** HOW TO COMPLETE THIS TASK **
Extract from the entries below, exactly as given, only the lines from the line containing "set_propagated_clock [all_clocks]" to the line containing "# the make line", both lines included.

** TASK INPUT **

Background: an optimization exercise with open tools, aiming at small area. Do not read the settings as production practice.
Function was checked by simulation only, so behaviour that the tests miss may differ from the original.
In every run shown here, the design's own scripts or RTL, not TritonCTS, make the clock network.
No driver is modelled on the clock port, so clock power and skew are understated where the tree is cut down; a real chip needs a root buffer or a tree.
Power and IR drop assume default switching activity.

<file path="flow/design.v">
`timescale 1ns / 1ps
module baudGenerator
#(
	parameter RX = 0
 )
(
	input wire clk_i, rst_i,
	input wire en_i,
	output wire tick_o,
	output wire tick2_o
);
localparam [9:0] W = 10'b0001011100;
localparam [9:0] E = 10'b0001011011;
reg[9:0] s;
wire hit = (s[8:0] == W[8:0]);
assign tick2_o = ({s[9:2], s[0]} == 9'b01011100_0);
wire[9:0] nxt = {s[8:0], s[9] ^ s[6] ^ hit};
generate
	if (RX) begin : g_rx
		always @ (posedge clk_i) begin
			if (en_i)
				s <= nxt;
			else
				s <= E;
		end
		assign tick_o = en_i & hit;
	end
	else begin : g_tx
		always @ (posedge clk_i or posedge rst_i) begin
			if (rst_i)
				s <= W;
			else
				s <= nxt;
		end
		assign tick_o = hit;
	end
endgenerate
endmodule
`timescale 1ns / 1ps
module fifo
(
	input wire clk_i, rst_i,
	input wire wr_i, rd_i,
	input wire[7:0] data_i,
	output reg full_o,
	output wire empty_o,
	output wire capture_o,
	output wire[7:0] cap_data_o
);
reg[2:0] d, q;
reg pending;
reg[7:0] ring[0:7];
assign empty_o = (d == 3'd0) & ~full_o;
wire wrOk = wr_i & ~full_o;
wire rdOk = rd_i & ~empty_o;
integer i;
always @ (posedge clk_i) begin
	ring[0] <= ring[7];
	ring[1] <= (q == 3'd0) ? data_i : ring[0];
	for (i = 2; i < 8; i = i + 1)
		ring[i] <= ring[i-1];
end
assign capture_o = pending & (q == ~d);
assign cap_data_o = ring[0];
always @ (posedge clk_i, posedge rst_i) begin
	if (rst_i) begin
		d <= 0;
		q <= 0;
		full_o <= 0;
		pending <= 0;
	end
	else begin
		d <= d + {2'b00, wrOk} - {2'b00, rdOk};
		q <= q + {2'b00, ~wrOk};
		if (wr_i & ~rd_i)
			full_o <= full_o | (d == 3'd6);
		else if (~wr_i & rd_i & ~empty_o)
			full_o <= 1'b0;
		if (rd_i)
			pending <= 1'b1;
		else if (capture_o)
			pending <= 1'b0;
	end
end
endmodule
`timescale 1ns / 1ps
module uartTX
(
	input wire clk_i, rst_i,
	input wire wr_i,
	input wire[7:0] data_i,
	output wire txDat_o, rdy_o
);
localparam [1:0] IDLE = 2'b00, SETUP_HOLD = 2'b01, START_SEND = 2'b11, DATA_SEND = 2'b10;
reg[1:0] state, nextState;
reg[9:0] sh;
wire baudTick;
wire full, empty;
wire capture;
wire[7:0] capData;
baudGenerator #(.RX(0)) baudGen (
	.clk_i  (clk_i),
	.rst_i  (rst_i),
	.en_i   (1'b1),
	.tick_o (baudTick),
	.tick2_o()
);
fifo FifoBuffer (
	.clk_i  (clk_i),
	.rst_i  (rst_i),
	.wr_i   (wr_i),
	.rd_i   (state == SETUP_HOLD),
	.data_i (data_i),
	.full_o (full),
	.empty_o(empty),
	.capture_o (capture),
	.cap_data_o(capData)
);
wire done = (sh == 10'd0);
wire sending = (state == DATA_SEND);
wire load = ((state == IDLE) | (sending & done)) & ~empty;
always @ (*) begin
	case (state)
		IDLE:       nextState = empty ? IDLE : SETUP_HOLD;
		SETUP_HOLD: nextState = START_SEND;
		START_SEND: nextState = baudTick ? DATA_SEND : START_SEND;
		default:    nextState = load ? SETUP_HOLD : DATA_SEND;
	endcase
end
always @ (posedge clk_i or posedge rst_i) begin
	if (rst_i)
		state <= IDLE;
	else
		state <= nextState;
end
always @ (posedge clk_i) begin
	if (load) begin
		sh[9] <= 1'b1;
		sh[0] <= 1'b0;
	end
	else if (sending & baudTick) begin
		sh[9] <= 1'b0;
		sh[0] <= sh[1];
	end
	if (capture)
		sh[8:1] <= capData;
	else if (sending & baudTick)
		sh[8:1] <= sh[9:2];
end
assign txDat_o = ~sending | done | sh[0];
assign rdy_o = ~full;
endmodule
`timescale 1ns / 1ps
module uartRX
(
	input wire clk_i, rst_i,
	input wire dat_i, txFull_i,
	output wire datEn_o,
	output reg[7:0] dat_o,
	output wire[1:0] status_o,
	output wire baudEn_o, empty_o, rx_o
);
localparam [1:0] IDLE = 2'b00, RECV = 2'b10, STOP_RECV = 2'b11, LOAD = 2'b01;
reg[1:0] state, nextState;
reg[3:0] count;
reg bit1, bit2;
reg nonEmpty, keepD;
wire baudTick, baud2;
wire baudEn = state[1];
assign status_o = {state[0], state[1] ^ state[0]};
wire done = ~count[3] & ~count[2] & ~count[0];
wire[3:0] nextCount = {count[2:0], ~(count[3] ^ count[2]) ^ (count[3] & count[0])};
wire keep = nonEmpty & txFull_i;
baudGenerator #(.RX(1)) baudGen (
	.clk_i  (clk_i),
	.rst_i  (rst_i),
	.en_i   (baudEn),
	.tick_o (baudTick),
	.tick2_o(baud2)
);
always @ (*) begin
	case (state)
		IDLE:      nextState = dat_i ? IDLE : RECV;
		RECV:      nextState = (done & dat_i) ? STOP_RECV : RECV;
		STOP_RECV: nextState = done ? STOP_RECV : LOAD;
		default:   nextState = IDLE;
	endcase
end
always @ (posedge clk_i or posedge rst_i) begin
	if (rst_i)
		state <= IDLE;
	else
		state <= nextState;
end
always @ (posedge clk_i) begin
	if (state == IDLE)
		count <= 4'd0;
	else if (baudTick)
		count <= nextCount;
end
wire shift2 = baudEn & baud2 & ~(count[0] & ~count[1] & ~count[3]);
always @ (posedge clk_i) begin
	bit1 <= dat_i;
	bit2 <= bit1;
	keepD <= keep;
end
always @ (posedge clk_i or posedge rst_i) begin
	if (rst_i) begin
		nonEmpty <= 1'b0;
		dat_o <= 8'hFF;
	end
	else begin
		nonEmpty <= (state == LOAD) | keep;
		if (shift2 & ~keepD)
			dat_o <= {bit2, dat_o[7:1]};
	end
end
assign datEn_o = nonEmpty;
assign baudEn_o = baudEn;
assign empty_o = ~nonEmpty;
assign rx_o = dat_i;
endmodule
`timescale 1ns / 1ps
module uart 
(
    input wire clk_i, rst_i,
    input wire rx_i,
    output wire tx_o,
    output wire[7:0] data_o,
    output wire[1:0] status_o, 
    output wire baudEn_o, empty_o, rx_o
);
wire rxRdy, txRdy;
uartTX tx (
    .clk_i  (clk_i),
    .rst_i  (rst_i),
    .wr_i   (rxRdy),
    .data_i (data_o),
    .txDat_o(tx_o),
    .rdy_o  (txRdy)
);
uartRX rx (
    .clk_i    (clk_i),
    .rst_i    (rst_i),
    .dat_i    (rx_i),
    .txFull_i (~txRdy),
    .datEn_o  (rxRdy),
    .dat_o    (data_o),
    .status_o (status_o),
    .baudEn_o (baudEn_o),
    .empty_o  (empty_o),
    .rx_o     (rx_o)
);
endmodule
</file>
<file path="flow/flow/run.sh">
#!/bin/bash
# Standard synthesis, then the standard layout (standard.sh) with two
# changes that only affect buffers, not the design's logic or registers:
#  - port buffers use sky130_fd_sc_hd__buf_1 (instead of the resizer's pick);
#  - the clock tree is built by hand (flow/mycts.tcl, run by ORFS's cts.tcl
#    before clock_tree_synthesis, which it then skips): the clock port drives
#    4 sky130_fd_sc_hd__clkbuf_16, each driving one cluster of flip-flops.
# Each step's output goes to its own log here; ORFS's per-step logs are under
# orfs/logs/.
set -uo pipefail
here=$(pwd)
bash standard.sh synth > synth.log 2>&1 || exit 1
bash standard.sh \
  'BUFFER_PORTS_ARGS=-buffer_cell sky130_fd_sc_hd__buf_1' \
  PRE_CTS_TCL=$here/flow/mycts.tcl CLK_LEAVES=4 CLK_LEAF_CELL=sky130_fd_sc_hd__clkbuf_16 \
  finish > layout.log 2>&1
</file>
<file path="flow/flow/mycts.tcl">
set nleaf $::env(CLK_LEAVES)
set leaf_cell $::env(CLK_LEAF_CELL)
set block [ord::get_db_block]
set pts {}
foreach pin [get_pins -of_objects [get_nets clk_i] -filter "direction==input"] {
  set bb [[[sta::sta_to_db_pin $pin] getInst] getBBox]
  set x [expr {([$bb xMin] + [$bb xMax]) / 2.0}]
  set y [expr {([$bb yMin] + [$bb yMax]) / 2.0}]
  lappend pts [list $pin $x $y]
}
set n [llength $pts]
puts "manual clock tree: $n sinks, $nleaf leaves of $leaf_cell"
# k-means, seeded by sorting on x+y
set sorted [lsort -real -index 1 $pts]
set centers {}
for {set k 0} {$k < $nleaf} {incr k} {
  set p [lindex $sorted [expr {int(($k + 0.5) * $n / $nleaf)}]]
  lappend centers [list [lindex $p 1] [lindex $p 2]]
}
for {set iter 0} {$iter < 50} {incr iter} {
  set groups {}
  for {set k 0} {$k < $nleaf} {incr k} { lappend groups {} }
  foreach p $pts {
    set best -1; set bd 1e30
    for {set k 0} {$k < $nleaf} {incr k} {
      set c [lindex $centers $k]
      set d [expr {abs([lindex $p 1] - [lindex $c 0]) + abs([lindex $p 2] - [lindex $c 1])}]
      if {$d < $bd} { set bd $d; set best $k }
    }
    lset groups $best [concat [lindex $groups $best] [list $p]]
  }
  set newc {}
  for {set k 0} {$k < $nleaf} {incr k} {
    set g [lindex $groups $k]
    if {[llength $g] == 0} { lappend newc [lindex $centers $k]; continue }
    set sx 0; set sy 0
    foreach p $g { set sx [expr {$sx + [lindex $p 1]}]; set sy [expr {$sy + [lindex $p 2]}] }
    lappend newc [list [expr {$sx / [llength $g]}] [expr {$sy / [llength $g]}]]
  }
  set centers $newc
}
set dbu [$block getDbUnitsPerMicron]
for {set k 0} {$k < $nleaf} {incr k} {
  set g [lindex $groups $k]
  if {[llength $g] == 0} continue
  set loads {}
  foreach p $g { lappend loads [lindex $p 0] }
  set c [lindex $centers $k]
  set loc [list [expr {[lindex $c 0] / $dbu}] [expr {[lindex $c 1] / $dbu}]]
  puts "leaf $k: [llength $g] sinks at $loc"
  set buf [insert_buffer -buffer_cell $leaf_cell -net clk_i -load_pins $loads \
    -location $loc -buffer_name clkleaf_$k -net_name clknet_leaf_$k]
  if {$buf eq "NULL"} { error "leaf buffer $k not inserted" }
  [[[sta::sta_to_db_inst $buf] findITerm X] getNet] setSigType CLOCK
}
set_propagated_clock [all_clocks]
rename clock_tree_synthesis {}
proc clock_tree_synthesis {args} { puts "clock tree built by hand; TritonCTS skipped" }
</file>
<file path="flow/standard.sh">
#!/bin/bash
# synth_recipe.tcl (not shown) runs the flow's synth.tcl, then flattens the netlist and writes it again
# the make line also repeats each setting of config.mk as NAME=value (left out here)
make -C /OpenROAD-flow-scripts/flow DESIGN_CONFIG=/design/flow/config.mk WORK_HOME=/design/flow/orfs CLKGATE_MAP_FILE= SYNTH_SCRIPT=/design/flow/synth_recipe.tcl "${@:-finish}"
</file>
<file path="flow/config.mk">
export PLATFORM = sky130hd
export DESIGN_NAME = uart
export DESIGN_NICKNAME = uart
export VERILOG_FILES = /design/flow/design.v
export SDC_FILE = /design/flow/constraint.sdc
export NUM_CORES = 4
export LEC_CHECK = 0
export CAP_MARGIN = 20
export CORE_MARGIN = 2
export CORE_UTILIZATION = 40
export SLEW_MARGIN = 20
</file>
<file path="flow/constraint.sdc">
create_clock -name core_clock -period 10.0 [get_ports {clk_i}]
set_input_delay 2.0000 -clock core_clock [delete_from_list [all_inputs] [get_ports {clk_i}]]
set_output_delay 2.0000 -clock core_clock [all_outputs]
set_load 0.01 [all_outputs]
</file>
==> results of run 1 <==
[power groups by stage]
stage          clock network, W  registers [W]  logic [W]
2_1_floorplan                 0       0.000583   0.000116
3_3_place_gp                  0       0.000597   0.000136
3_5_place_dp                  0       0.000597   0.000142
4_1_cts                0.000192       0.000588   0.000141
5_1_grt                0.000208       0.000594   0.000159
6_report               0.000188       0.000587   0.000138
[how the worst min path moves through the flow]
stage                                      from                          endpoint  slack (ps)
2_1_floorplan                   rx.bit1$_DFF_P_                   rx.bit2$_DFF_P_         310
3_3_place_gp   tx.FifoBuffer.ring[6][6]$_DFF_P_  tx.FifoBuffer.ring[7][6]$_DFF_P_         310
3_5_place_dp   tx.FifoBuffer.ring[7][5]$_DFF_P_  tx.FifoBuffer.ring[0][5]$_DFF_P_         310
4_1_cts        tx.FifoBuffer.ring[6][1]$_DFF_P_  tx.FifoBuffer.ring[7][1]$_DFF_P_         340
5_1_grt        tx.FifoBuffer.ring[6][0]$_DFF_P_  tx.FifoBuffer.ring[7][0]$_DFF_P_         340
6_report       tx.FifoBuffer.ring[1][7]$_DFF_P_  tx.FifoBuffer.ring[2][7]$_DFF_P_         340
[placed cells by master (no fill, tap or decap), types with 3 or more instances in the layout]
| master | instances |
|---|---|
| dfxtp_1 | 83 |
| nand2b_1 | 7 |
| nor4_1 | 3 |
| edfxtp_1 | 8 |
| nand4_1 | 3 |
| nand2_1 | 7 |
| clkbuf_16 | 4 |
| nor2_1 | 13 |
| dfrtp_1 | 19 |
| xor2_1 | 5 |
| xnor2_1 | 4 |
| nand3_1 | 4 |
| inv_1 | 12 |
| dfstp_2 | 12 |
| buf_1 | 16 |
| mux2_2 | 24 |
| ha_1 | 9 |
| mux2i_1 | 4 |
| and2_1 | 6 |
[cells in the mapped netlist (2+ instances only)]
library cell / n
or2_2: 2
nor4_1: 3
edfxtp_1: 8
nor2b_1: 2
ha_1: 9
nor2_1: 13
dfrtp_1: 19
nand3_1: 4
nand2b_1: 7
o21a_1: 2
mux2i_1: 4
nand4_1: 3
and2_1: 6
nand2_1: 7
dfxtp_1: 83
xnor2_1: 4
inv_1: 12
dfstp_2: 12
o21ai_0: 2
nand4_2: 2
mux2_2: 24
xor2_1: 5
[routing by layer]
layer	track usage	part of all wire
met5	0	0
met4	0.0116	0.014
met3	0.0132	0.029
met2	0.157	0.43
met1	0.150	0.52
[metrics by stage]
step	setup slack [ps]	hold WS [ps]	std cells	instance area, sq um	util
after global placement	5640	310	376	3900	0.428
after global routing	5610	344	380	4000	0.439
after floorplan	5880	310	250	3700	-
after detailed placement	5640	312	376	3900	0.428
final	5660	338	380	4000	0.439
after CTS	5640	339	380	4000	0.439
[state kept, by name, summed over array words and instances (netlist names)]
| signal | cells |
|---|---|
| tx.FifoBuffer.full_o | 1 |
| tx.state | 2 |
| rx.dat_o | 8 |
| tx.FifoBuffer.pending | 1 |
| tx.sh | 10 |
| tx.FifoBuffer.ring | 64 |
| rx.baudGen.s | 10 |
| tx.FifoBuffer.q | 3 |
| tx.FifoBuffer.d | 3 |
| rx.bit2 | 1 |
| rx.count | 4 |
| tx.baudGen.s | 10 |
| rx.bit1 | 1 |
| rx.state | 2 |
| rx.nonEmpty | 1 |
| rx.keepD | 1 |
[cells by family (layout without fill, tap and decap cells)]
logic type,Yosys count,count (layout),synth area share
compound gates,11,11,0.0206
simple gates,56,56,0.0960
fa+ha+maj,10,10,0.0358
xor+xnor,9,9,0.0213
mux,28,28,0.0838
flops,122,122,0.727
buf+inv,14,33,0.0152
[cell type report, without the clock buffers]
cell class / instances / area (sq um)
flip-flops and latches: 122 / 2690
inverters: 12 / 45.0
fillers: 859 / 5110
multi-input cells: 114 / 953
repair buffers: 17 / 67.6
well taps: 111 / 139
==> reports/results.tsv, run 1 <==
stage	metric	value	unit
outcome	status	complete, no violations	
logic_synthesis	Synth top area share	0.449	
worst_setup_path	R2R setup slack	7770	ps
worst_setup_path	WP data required	8000	ps
layout	Diodes inserted	0	
worst_setup_path	Setup Crit Path Kind	in2out	
layout	share of layout cells above drive strength 1	0.186	
pwr	Pwr Total	0.000913	W
place	RD Place Congestion	0.728	
drt	antenna viol nets, final	0	
timing	Setup Skew	29.4	ps
worst_setup_path	Worst Path Max Fanout	4	
drt	Avg WL per Cell	12.9	um
timing	Slew @ Worst Pin	717	ps
logic_synthesis	Mapped Area	3700	sq um
clock_tree	CTS resizes	0	
pwr	Static Leakage	1.65	nW
worst_setup_path	r2r worst-path depth	8	
hold_path	Hold Path Class	reg2reg	
worst_setup_path	RR Startpoint	tx.FifoBuffer.d[0]$_DFF_PP0_	
timing	Max Clk Rate	230	MHz
floorplanning	Top-Level Pins	17	
worst_setup_path	Setup crit start	rx_i	
clock_tree	Worst-Skew Late Latency	170	ps
global_routing	global-route wire length before repair	8420	um
drt	vias per cell	4.62	
drt	TritonRoute pass-1 iters	3	
timing	final setup TNS	0	ps
worst_setup_path	CP endpoint	rx_o	
worst_setup_path	crit-path max cell delay	180	ps
floorplanning	Total Die Area	10000	sq um
pwr	switching part of the total	0.258	
worst_setup_path	RR Endpoint	tx.FifoBuffer.d[2]$_DFF_PP0_	
drt	Post-route DRC	0	
drt	initial DRC count	38	
pwr	power share of the sequential group	0.643	
timing	final setup fails	0	
floorplanning	core area	9110	sq um
global_routing	vias in the first global route	1717	
floorplanning	Die Span X	100	um
worst_setup_path	Critical Path Stages	2	
floorplanning	Rows	35	
worst_setup_path	cell chain of the critical path	buf_1 > buf_1	
place	dpl hpwl	3340	um
logic_synthesis	Post-synth EDFFs	8	
pwr	Pwr Density	228	nW/um^2
worst_setup_path	CP max stage cell	buf_1	
timing	relative slew slack	0.519	
drt	via count	1757	
global_routing	GR Overflow Total	0	
logic_synthesis	Yosys cell types	39	
logic_synthesis	syn_area_per_cell	14.8	sq um
worst_setup_path	Largest delay share family, worst path	buffers and inverters	
logic_synthesis	cell count after synthesis	250	
job	maxcap violations	0	
logic_synthesis	synthesized net count	263	
timing	Hold Fails Final Rpt	0	
timing	period utilization	0.434	
timing	Final Max Slew Viols	0	
clock_tree	hold_buf cts	0	
pwr	P_sw	0.000235	W
pwr	logic gate share of total power	0.152	
global_routing	Total GRT Usage	0.0993	
floorplanning	Starting Density	0.406	
drt	final WL	4920	um
worst_setup_path	startpoint types	primary input	
timing	RSZ-0062 raised after global routing	false	
pwr	Worst IR Drop VDD	114	uV
worst_setup_path	Crit. End Element	primary output	
logic_synthesis	register area share after synthesis	0.727	
global_routing	largest net degree at the start of global routing	37	
worst_setup_path	most frequent CP cell	buf_1	
logic_synthesis	fraction of registers with async set/reset	0.254	
logic_synthesis	post-synth top area cell	dfxtp_1	
hold_path	Hold Path Depth	0	
worst_setup_path	Worst Path Buf+Inv	2	
pwr	clock network fraction of design power	0.206	
logic_synthesis	synth warn	6	
pwr	cell-internal power	0.000678	W
clock_tree	setup bufs post-CTS	0	
place	number of port buffers	16	
logic_synthesis	register bit total from synthesis	122	
floorplanning	Die H	100	um
worst_setup_path	Arr. time, crit path	2340	ps
timing	Final min period	4340	ps
global_routing	initial antenna violation count	0	
layout	Final #Nets	284	
layout	Layout area overhead	7.98	%
clock_tree	Reg clk slew, reported paths	110	ps
logic_synthesis	Synth area leaders	dfxtp_1 45%, dfrtp_1 13%, dfstp_2 8.5%	
logic_synthesis	Top FF cell, synth	dfxtp_1	
==> run 2, diff against run 1 <==
--- a/flow/design.v
+++ b/flow/design.v
@@ -162,12 +162,13 @@
 );
 localparam [1:0] IDLE = 2'b00, RECV = 2'b10, STOP_RECV = 2'b11, LOAD = 2'b01;
 reg[1:0] state, nextState;
+reg stat0;
 reg[3:0] count;
 reg bit1, bit2;
 reg nonEmpty, keepD;
 wire baudTick, baud2;
 wire baudEn = state[1];
-assign status_o = {state[0], state[1] ^ state[0]};
+assign status_o = {state[0], stat0};
 wire done = ~count[3] & ~count[2] & ~count[0];
 wire[3:0] nextCount = {count[2:0], ~(count[3] ^ count[2]) ^ (count[3] & count[0])};
 wire keep = nonEmpty & txFull_i;
@@ -187,10 +188,14 @@
 	endcase
 end
 always @ (posedge clk_i or posedge rst_i) begin
-	if (rst_i)
+	if (rst_i) begin
 		state <= IDLE;
-	else
+		stat0 <= 1'b0;
+	end
+	else begin
 		state <= nextState;
+		stat0 <= (nextState == RECV) | (nextState == LOAD);
+	end
 end
 always @ (posedge clk_i) begin
 	if (state == IDLE)
==> run 2 against run 1 <==
  * Still clean on timing, DRC and antenna
  * Global-route usage shrank 0.063 points
  * Register-to-register slack is essentially flat
  * Sequential power shrank 15%
  * Sequential share of layout area grew 1.1 points
  * Routed wire length shrank 4.3%
  * Setup slack lost 41 ps
  * Power shrank 25%
  * Worst hold slack lost 18 ps
  * Cell count shrank 1.3%
  * Flip-flop and latch count grew 1
  * Maximum frequency shrank 0.94%
  * Largest power group unchanged
  * Highest routed layer unchanged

** ANSWER TO THIS PROBLEM **
set_propagated_clock [all_clocks]
rename clock_tree_synthesis {}
proc clock_tree_synthesis {args} { puts "clock tree built by hand; TritonCTS skipped" }
</file>
<file path="flow/standard.sh">
#!/bin/bash
# synth_recipe.tcl (not shown) runs the flow's synth.tcl, then flattens the netlist and writes it again
# the make line also repeats each setting of config.mk as NAME=value (left out here)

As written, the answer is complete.